As if we needed another lunatic to surface and shamelessly slaughter students trying to better themselves. This time it was in Oregon, but the aftermath that followed was the same — before the dead were buried America’s cyclical, circus-like gun control debate was reignited. A sea of fury followed, and with it the flotsam and jetsam of shortsighted solutions, all aimed at doing “something.”
The left has longed looked to Washington to fix the country’s perceived “gun problem.” The right, however, has remained wary of legislation that would likely do little to curtail further violence while doing plenty to infringe upon individual liberties, in terms of guns or anything else for that matter.

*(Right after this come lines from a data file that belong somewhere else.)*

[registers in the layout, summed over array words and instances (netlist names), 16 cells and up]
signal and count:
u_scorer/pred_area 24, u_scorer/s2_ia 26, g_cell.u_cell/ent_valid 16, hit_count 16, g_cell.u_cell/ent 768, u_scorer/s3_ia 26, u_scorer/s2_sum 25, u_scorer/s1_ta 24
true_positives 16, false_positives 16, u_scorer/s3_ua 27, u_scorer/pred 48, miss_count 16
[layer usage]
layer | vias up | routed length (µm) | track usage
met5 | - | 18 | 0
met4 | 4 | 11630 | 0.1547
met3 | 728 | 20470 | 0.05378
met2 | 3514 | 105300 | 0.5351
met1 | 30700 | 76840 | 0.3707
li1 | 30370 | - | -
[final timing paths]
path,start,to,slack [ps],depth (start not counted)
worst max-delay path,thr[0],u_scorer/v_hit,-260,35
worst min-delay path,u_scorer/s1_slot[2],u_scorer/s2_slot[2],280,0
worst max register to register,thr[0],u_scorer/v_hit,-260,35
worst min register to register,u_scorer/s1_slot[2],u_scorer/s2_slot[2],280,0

Consider the recent 113th Congress, dubbed one of the “least productive” in history, a label for which Speaker Boehner shouldered much of the blame. Turns out he just couldn’t pass enough laws to quench the legislative thirst of the left and the media.
But as Republican Congressman Jim Renacci’s then-Press Secretary Shawn Ryan explained to the Washington Post:
“I also think it’s important to note that “productive” is a relative term. A small government conservative or a libertarian might argue that the Congress that legislates least, governs best. In other words, just because we aren’t passing legislation doesn’t mean we aren’t being productive.”
The idea that it’s impossible to legislate lunacy, that no law will prevent a madman from wreaking havoc on an unwitting public, seems like common sense.to conservatives.
Yet it seems no amount of common sense can infiltrate America’s discussion over the right to bear arms. Hence the slew of ill-designed proposals being bandied about to curb gun violence, particularly in terms of mass shootings, all of which will do little or nothing to stop those bent on mayhem.
Background checks? Besides being mass murderers, Colorado shooter James Holmes, Sandy Hook shooter Adam Lanza, and Oregon shooter Chris Harper-Mercer all have something else in common: the guns they used to wreak their havoc were all purchased legally, and no proposed background check legislation would have prevented their sell.
Liability insurance? This measure would have been wholly insufficient to alter the outcome at Sandy Hook (for which it is frequently cited), or anywhere else for that matter. Fining gun owners for not properly storing their firearms won’t stop anyone determined to seek retribution, and it certainly won’t bring the victims back. But don’t tell that to Hillary Clinton, who recently attacked Vermont Senator Bernie Sanders on the debate stage for his defense of the Protection of Lawful Commerce in Arms Act, a bill designed to protect gun dealers and manufacturers from litigation in the wake of tragedies such as the one in Oregon. When Sanders insisted that the measure was “large and complicated,” Clinton retorted: “I voted against it. I was in the Senate at the same time. It wasn’t that complicated to me.”
But that’s just it—it’s far more complicated than simply suing those you disagree with. Political expediency has no place in the debate over peoples’ lives and the Constitution.
An assault weapons ban? Besides ignoring the facts that 80 percent of gun-related murders are committed by handguns, and that in 2012 the death toll from all types of rifles totaled 322 deaths, a tragic yet surprisingly modest number, this proposal also fails to account for the basic physical realities inherent in mass shootings: when a crowd is cornered by a man with a gun, the rate of bullets flying from the barrel might have some effect on the overall casualty count, but it will likely be marginal. Americans must ask themselves if this marginal benefit trumps the right of the thousands of law abiding citizens to legally own similar firearms.
After all, for those citizens, these weapons could very well save more lives than were taken by the firing rates of Holmes, Lanza, and Harper-Mercer. Put yourself in post-Katrina New Orleans, and the need for assault weapons quickly transcends expedient policy.
But beyond these numerous “solutions,” there is another, more troubling dimension to this debate — what if the premise that America’s gun laws, or lack thereof, were to blame was flawed?
Consider, for instance, Politifact’s “mostly false” verdict for Obama’s declaration that America was unique in the frequency of its mass shootings. Or the recent finding that when it comes to mass shootings per capita, America ranks fifth in the world.
Anyone that follows the news knows that America isn’t alone when it comes to the horror of mass shootings. That doesn’t mean we don’t have a problem, but it does mean our laws are likely not be the whole problem, and that solutions aimed at those laws may be misdirected.
And that this race to legislate that which cannot be legislated is ill-considered, the sort of thing Reagan likely had in mind when he declared: “Government is not the solution to our problem. Government is the problem.” Our 40th president understood well that not all laws were good laws; that the fix was often worse than the fracture.
But that won’t stop the predictable criticism that “doing nothing” is complicity in the crime itself.
In this case, however, doing nothing may indeed be the best answer. That is until the law-lovers can reach into their magic bag and propose an effective policy that doesn’t erase the Second Amendment of the Constitution.